Morino. Una tradizione che unisce ambiente, comunità e nuove generazioni. A Morino si è rinnovato anche quest’anno l’appuntamento con la Festa dell’Albero, iniziativa che negli anni ha assunto un forte valore simbolico e educativo.
“Da diversi anni l’Amministrazione comunale di Morino, da sempre sensibile alle problematiche ambientali e della sostenibilità, in collaborazione con la Riserva Naturale Zompo lo Schioppo pianta un albero per ogni bambino che nasce nel corso dell’anno”, sottolinea l’ente.

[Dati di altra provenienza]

`src/rtl/red_seq_unit.sv`:
```
// Multi-cycle byte reducer: adds the four bytes of op_a/op_b through one shared
// 8-bit carry-lookahead adder, one pass per state, behind a start/busy/done handshake.

module CLA_8bit (
    input  logic [7:0] a,
    input  logic [7:0] b,
    input  logic       cin,
    output logic [8:0] sum
);
    logic [7:0] g;
    logic [7:0] p;
    logic [8:0] c;

    genvar gi;
    generate
        for (gi = 0; gi < 8; gi++) begin : g_pg
            assign g[gi]   = a[gi] & b[gi];
            assign p[gi]   = a[gi] ^ b[gi];
            assign sum[gi] = p[gi] ^ c[gi];
        end
    endgenerate

    // Each carry is the flattened sum of generate terms gated by the propagate chain above them.
    always_comb begin
        logic prop;
        c    = '0;
        c[0] = cin;
        for (int i = 0; i < 8; i++) begin
            prop     = 1'b1;
            c[i + 1] = 1'b0;
            for (int j = i; j >= 0; j--) begin
                c[i + 1] = c[i + 1] | (prop & g[j]);
                prop     = prop & p[j];
            end
            c[i + 1] = c[i + 1] | (prop & cin);
        end
    end

    assign sum[8] = c[8];
endmodule

module red_seq_unit #(
    parameter bit SIGN_EXT = 1'b1
) (
    input  logic        clk,
    input  logic        rst,
    input  logic        start,
    input  logic [15:0] op_a,
    input  logic [15:0] op_b,
    output logic        busy,
    output logic        done,
    output logic [15:0] result
);
    typedef enum logic [2:0] {IDLE, ADD_HI, ADD_LO, SUM_LO, SUM_HI} state_t;

    state_t      state_q, state_d;
    logic [15:0] op_a_q, op_a_d;
    logic [15:0] op_b_q, op_b_d;
    logic [8:0]  sum_hi_q, sum_hi_d;
    logic [8:0]  sum_lo_q, sum_lo_d;
    logic [7:0]  fin_lo_q, fin_lo_d;
    logic        c_q, c_d;
    logic [15:0] result_q, result_d;
    logic        done_q, done_d;

    logic [7:0]  add_a, add_b;
    logic        add_cin;
    logic [8:0]  add_sum;
    logic        part_bit8;
    logic [1:0]  ext_hi, ext_lo;
    logic [9:0]  fin;

    CLA_8bit u_cla (
        .a   (add_a),
        .b   (add_b),
        .cin (add_cin),
        .sum (add_sum)
    );

    // Bit 8 of a byte-pair sum: true sign when signed, plain carry-out otherwise.
    assign part_bit8 = SIGN_EXT ? (add_a[7] ^ add_b[7] ^ add_sum[8]) : add_sum[8];
    assign ext_hi    = SIGN_EXT ? {2{sum_hi_q[8]}} : {1'b0, sum_hi_q[8]};
    assign ext_lo    = SIGN_EXT ? {2{sum_lo_q[8]}} : {1'b0, sum_lo_q[8]};
    assign fin       = {add_sum[1:0], fin_lo_q};

    always_ff @(posedge clk or posedge rst) begin
        if (rst) begin
            state_q  <= IDLE;
            op_a_q   <= '0;
            op_b_q   <= '0;
            sum_hi_q <= '0;
            sum_lo_q <= '0;
            fin_lo_q <= '0;
            c_q      <= 1'b0;
            result_q <= '0;
            done_q   <= 1'b0;
        end else begin
            state_q  <= state_d;
            op_a_q   <= op_a_d;
            op_b_q   <= op_b_d;
            sum_hi_q <= sum_hi_d;
            sum_lo_q <= sum_lo_d;
            fin_lo_q <= fin_lo_d;
            c_q      <= c_d;
            result_q <= result_d;
            done_q   <= done_d;
        end
    end

    always_comb begin
        state_d  = state_q;
        op_a_d   = op_a_q;
        op_b_d   = op_b_q;
        sum_hi_d = sum_hi_q;
        sum_lo_d = sum_lo_q;
        fin_lo_d = fin_lo_q;
        c_d      = c_q;
        result_d = result_q;
        done_d   = 1'b0;
        add_a    = '0;
        add_b    = '0;
        add_cin  = 1'b0;
        case (state_q)
            IDLE: begin
                if (start) begin
                    op_a_d  = op_a;
                    op_b_d  = op_b;
                    state_d = ADD_HI;
                end
            end
            ADD_HI: begin
                add_a    = op_a_q[15:8];
                add_b    = op_b_q[15:8];
                sum_hi_d = {part_bit8, add_sum[7:0]};
                state_d  = ADD_LO;
            end
            ADD_LO: begin
                add_a    = op_a_q[7:0];
                add_b    = op_b_q[7:0];
                sum_lo_d = {part_bit8, add_sum[7:0]};
                state_d  = SUM_LO;
            end
            SUM_LO: begin
                add_a    = sum_hi_q[7:0];
                add_b    = sum_lo_q[7:0];
                fin_lo_d = add_sum[7:0];
                c_d      = add_sum[8];
                state_d  = SUM_HI;
            end
            SUM_HI: begin
                // Only the low two bits of this pass matter: the top of the 10-bit sum wraps mod 4.
                add_a    = {6'b0, ext_hi};
                add_b    = {6'b0, ext_lo};
                add_cin  = c_q;
                result_d = SIGN_EXT ? {{6{fin[9]}}, fin} : {6'b0, fin};
                done_d   = 1'b1;
                state_d  = IDLE;
            end
            default: state_d = IDLE;
        endcase
    end

    assign busy   = (state_q != IDLE);
    assign done   = done_q;
    assign result = result_q;
endmodule

```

Un gesto che si inserisce in un quadro normativo ben definito. “In Italia la legge 113 del 1992 prevede per i Comuni con più di 15.000 abitanti l’obbligo di piantare un albero per ogni nuovo nato, una misura dal forte valore ecologico e simbolico”, viene ricordato.
L’edizione 2026 si è svolta nell’Area di Sant’Antonio a Rendinara, dove gli alunni della scuola primaria “Falcone – Borsellino”, dopo una visita guidata nel borgo insieme agli operatori della cooperativa Dendrocopos e alla Proloco locale, hanno preso parte alla piantumazione di quattro nuovi alberi, uno per ciascun bambino nato nel 2025.
Presenti alla giornata il sindaco Roberto D’Amico, l’assessore Ramona Giovarruscio e il Corpo Forestale dello Stato.
“Protagonisti della giornata sono stati i bambini, che hanno partecipato con entusiasmo alle attività e al laboratorio didattico sul paesaggio”, viene evidenziato, “insieme ai nuovi nati, ai quali va l’augurio di tutta la comunità”.